O de un poco antes pudiera yo hablarle, cuando lo acababan de hacer director del colegio, y él estaba de novio en sus segundas nupcias, con una casa que era toda de ángeles. Los ángeles se sentaban de noche con nosotros, bordando y cuchicheando, a oír la clase de historia que nos daba, de gusto de enseñar, Rafael Mendive; o nos oían de detrás de las persianas, cuando las expulsaban por traviesas, lo que,-ante el tribunal de Valdés Fauli, y Domingo Arosarena, y Julio Ibarra, y el conde de Pozos Dulces, y Luis Victoriano Betancourt,-teníamos que decir sobre “el funesto Alcibiades” o “el magnánimo Artajerjes” o “los sublimes Gracos”. Era maravilloso,-y esto lo dice quien no usa en vano la palabra maravilla,-aquel poder de entendimiento con que, de una ojeada, sorprendía Mendive lo real de un carácter; o cómo, sin saber de ciencias mucho, se sentaba a hablarnos de fuerzas en la clase de física, cuando no venía el pobre Manuel Sellén,-y nos embelesaba. De tarde, antes de que llegasen sus amigos, dictaba a un tierno amanuense las escenas de su drama inédito La nube negra, o capítulos de su novela de la sociedad habanera, donde están, como flagelados con rosas, pero de modo que se les ve pestañear y urdir, los héroes de la tocineta y del chisme y del falso dandismo.

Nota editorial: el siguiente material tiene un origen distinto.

--- src/rtl/dbgev_sts_reg.sv ---
module dbgev_sts_reg #(
  parameter int W = 3
) (
  input  logic         clk,
  input  logic         rst_n,
  input  logic [W-1:0] set,
  input  logic [W-1:0] clr,
  output logic [W-1:0] sts
);
  for (genvar i = 0; i < W; i++) begin : g_bit
    always_ff @(posedge clk or negedge rst_n) begin
      if (!rst_n)      sts[i] <= 1'b0;
      else if (set[i]) sts[i] <= 1'b1;
      else if (clr[i]) sts[i] <= 1'b0;
    end


    set_wins_chk: assert property (@(posedge clk) disable iff (!rst_n)
      set[i] |=> sts[i]);


    clear_takes_chk: assert property (@(posedge clk) disable iff (!rst_n)
      (clr[i] && !set[i]) |=> !sts[i]);


    sticky_hold_chk: assert property (@(posedge clk) disable iff (!rst_n)
      (!set[i] && !clr[i]) |=> (sts[i] == $past(sts[i])));
  end
endmodule

--- src/rtl/dbg_event_ctrl.sv ---
module dbg_event_ctrl
  import dbgev_pkg::*;
#(
  parameter int AW = 32
) (
  input  logic             clk,
  input  logic             rst_n,
  input  logic             ctl_ret_en,
  input  logic             ctl_cmp_en,
  input  logic             mode_ext,
  input  logic             mode_wait,
  input  logic             mode_int,
  input  logic             mode_trace,
  input  logic             msr_dbg_ie,
  input  logic             ret_attempt,
  input  logic [1:0]       ret_kind,
  input  logic             cmp_valid,
  input  logic             cmp_br_taken,
  input  logic             cmp_is_ret,
  input  logic [AW-1:0]    cur_pc,
  input  logic [AW-1:0]    seq_pc,
  input  logic [AW-1:0]    br_target,
  input  logic [AW-1:0]    ret_target,
  input  logic [STS_W-1:0] sts_clr,
  output logic [STS_W-1:0] sts,
  output logic             suppress,
  output logic             stop_req,
  output logic [AW-1:0]    stop_pc,
  output logic             dbg_irq,
  output logic [AW-1:0]    crit_save_pc,
  output logic             trace_evt
);
  logic             halt;
  ret_act_t         ra;
  logic             c_take, c_stop, c_irq;
  logic [AW-1:0]    nxt_pc;
  logic [STS_W-1:0] sts_set;
  logic [STS_W-1:0] sts_after_clr;
  logic             ie_q;
  logic             defer;

  assign halt = mode_ext | mode_wait;

  dbgev_ret_unit u_ret (
    .clk     (clk),
    .rst_n   (rst_n),
    .en      (ctl_ret_en),
    .attempt (ret_attempt),
    .kind    (ret_kind),
    .halt    (halt),
    .intr    (mode_int),
    .ie      (msr_dbg_ie),
    .trace   (mode_trace),
    .act     (ra)
  );

  dbgev_cmp_unit #(.AW(AW)) u_cmp (
    .clk        (clk),
    .rst_n      (rst_n),
    .en         (ctl_cmp_en),
    .valid      (cmp_valid),
    .blocked    (ra.sup),
    .br_taken   (cmp_br_taken),
    .is_ret     (cmp_is_ret),
    .seq_pc     (seq_pc),
    .br_target  (br_target),
    .ret_target (ret_target),
    .halt       (halt),
    .intr       (mode_int),
    .ie         (msr_dbg_ie),
    .take       (c_take),
    .stop       (c_stop),
    .irq        (c_irq),
    .next_pc    (nxt_pc)
  );

  always_comb begin
    sts_set          = '0;
    sts_set[STS_RET] = ra.take;
    sts_set[STS_CMP] = c_take;
    sts_set[STS_IDE] = ra.ide;
  end

  dbgev_sts_reg #(.W(STS_W)) u_sts (
    .clk   (clk),
    .rst_n (rst_n),
    .set   (sts_set),
    .clr   (sts_clr),
    .sts   (sts)
  );

  // Deferred interrupt: enable rises while an imprecise return is still recorded.
  assign sts_after_clr = sts & ~sts_clr;
  assign defer = mode_int & ~halt & msr_dbg_ie & ~ie_q
               & sts_after_clr[STS_RET] & sts_after_clr[STS_IDE];

  always_ff @(posedge clk or negedge rst_n) begin
    if (!rst_n) begin
      ie_q         <= 1'b0;
      suppress     <= 1'b0;
      stop_req     <= 1'b0;
      dbg_irq      <= 1'b0;
      trace_evt    <= 1'b0;
      stop_pc      <= '0;
      crit_save_pc <= '0;
    end else begin
      ie_q      <= msr_dbg_ie;
      suppress  <= ra.sup;
      stop_req  <= ra.stop | c_stop;
      dbg_irq   <= ra.irq | c_irq | defer;
      trace_evt <= ra.trc;
      if (ra.stop)    stop_pc <= cur_pc;
      else if (c_stop) stop_pc <= nxt_pc;
      if (ra.irq)      crit_save_pc <= cur_pc;
      else if (c_irq)  crit_save_pc <= nxt_pc;
      else if (defer)  crit_save_pc <= cur_pc;
    end
  end


  stop_only_halt_chk: assert property (@(posedge clk) disable iff (!rst_n)
    stop_req |-> $past(mode_ext || mode_wait));


  irq_not_in_halt_chk: assert property (@(posedge clk) disable iff (!rst_n)
    dbg_irq |-> $past(mode_int && !mode_ext && !mode_wait));


  suppress_has_action_chk: assert property (@(posedge clk) disable iff (!rst_n)
    suppress |-> (stop_req ^ dbg_irq));


  trace_needs_mode_chk: assert property (@(posedge clk) disable iff (!rst_n)
    trace_evt |-> ($past(mode_trace) && sts[STS_RET]));


  defer_needs_rise_chk: assert property (@(posedge clk) disable iff (!rst_n)
    (dbg_irq && !$past(ret_attempt) && !$past(cmp_valid)) |-> $past(msr_dbg_ie && !ie_q));
endmodule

¿Se lo pintaré preso, en un calabozo del castillo del Príncipe, servido por su Micaela fiel, y sus hijos, y sus discípulos; o en Santander, donde los españoles lo recibieron con palmas y banquetes?; ¿o en New York, adonde vino escapado de España, para correr la suerte de los cubanos, y celebrar en su verso alado y caluroso al héroe que caía en el campo de pelea y al español bueno que no había querido alzarse contra la tierra que le dio el pan, y a quien dio hijos?; ¿o en Nassau, vestido de blanco como en Cuba, malhumorado y silencioso, hasta que, a la voz de Víctor Hugo, se alzó, fusta en mano, contra “Los dormidos”?; ¿o en Cuba, después de la tregua, cuando respondía a un discípulo ansioso: “¿Y crees tú que si, por diez años a lo menos, hubiese alguna esperanza, estaría yo aquí?” ¿A qué volver a decir lo que saben todos, ni pensar en que los diez años han pasado? Prefiero recordarlo, a solas, en los largos paseos del colgadizo, cuando, callada la casa, de la luz de la noche y el ruido de las hojas fabricaba su verso; o cuando, hablando de los que cayeron en el cadalso cubano, se alzaba airado del sillón, y le temblaba la barba.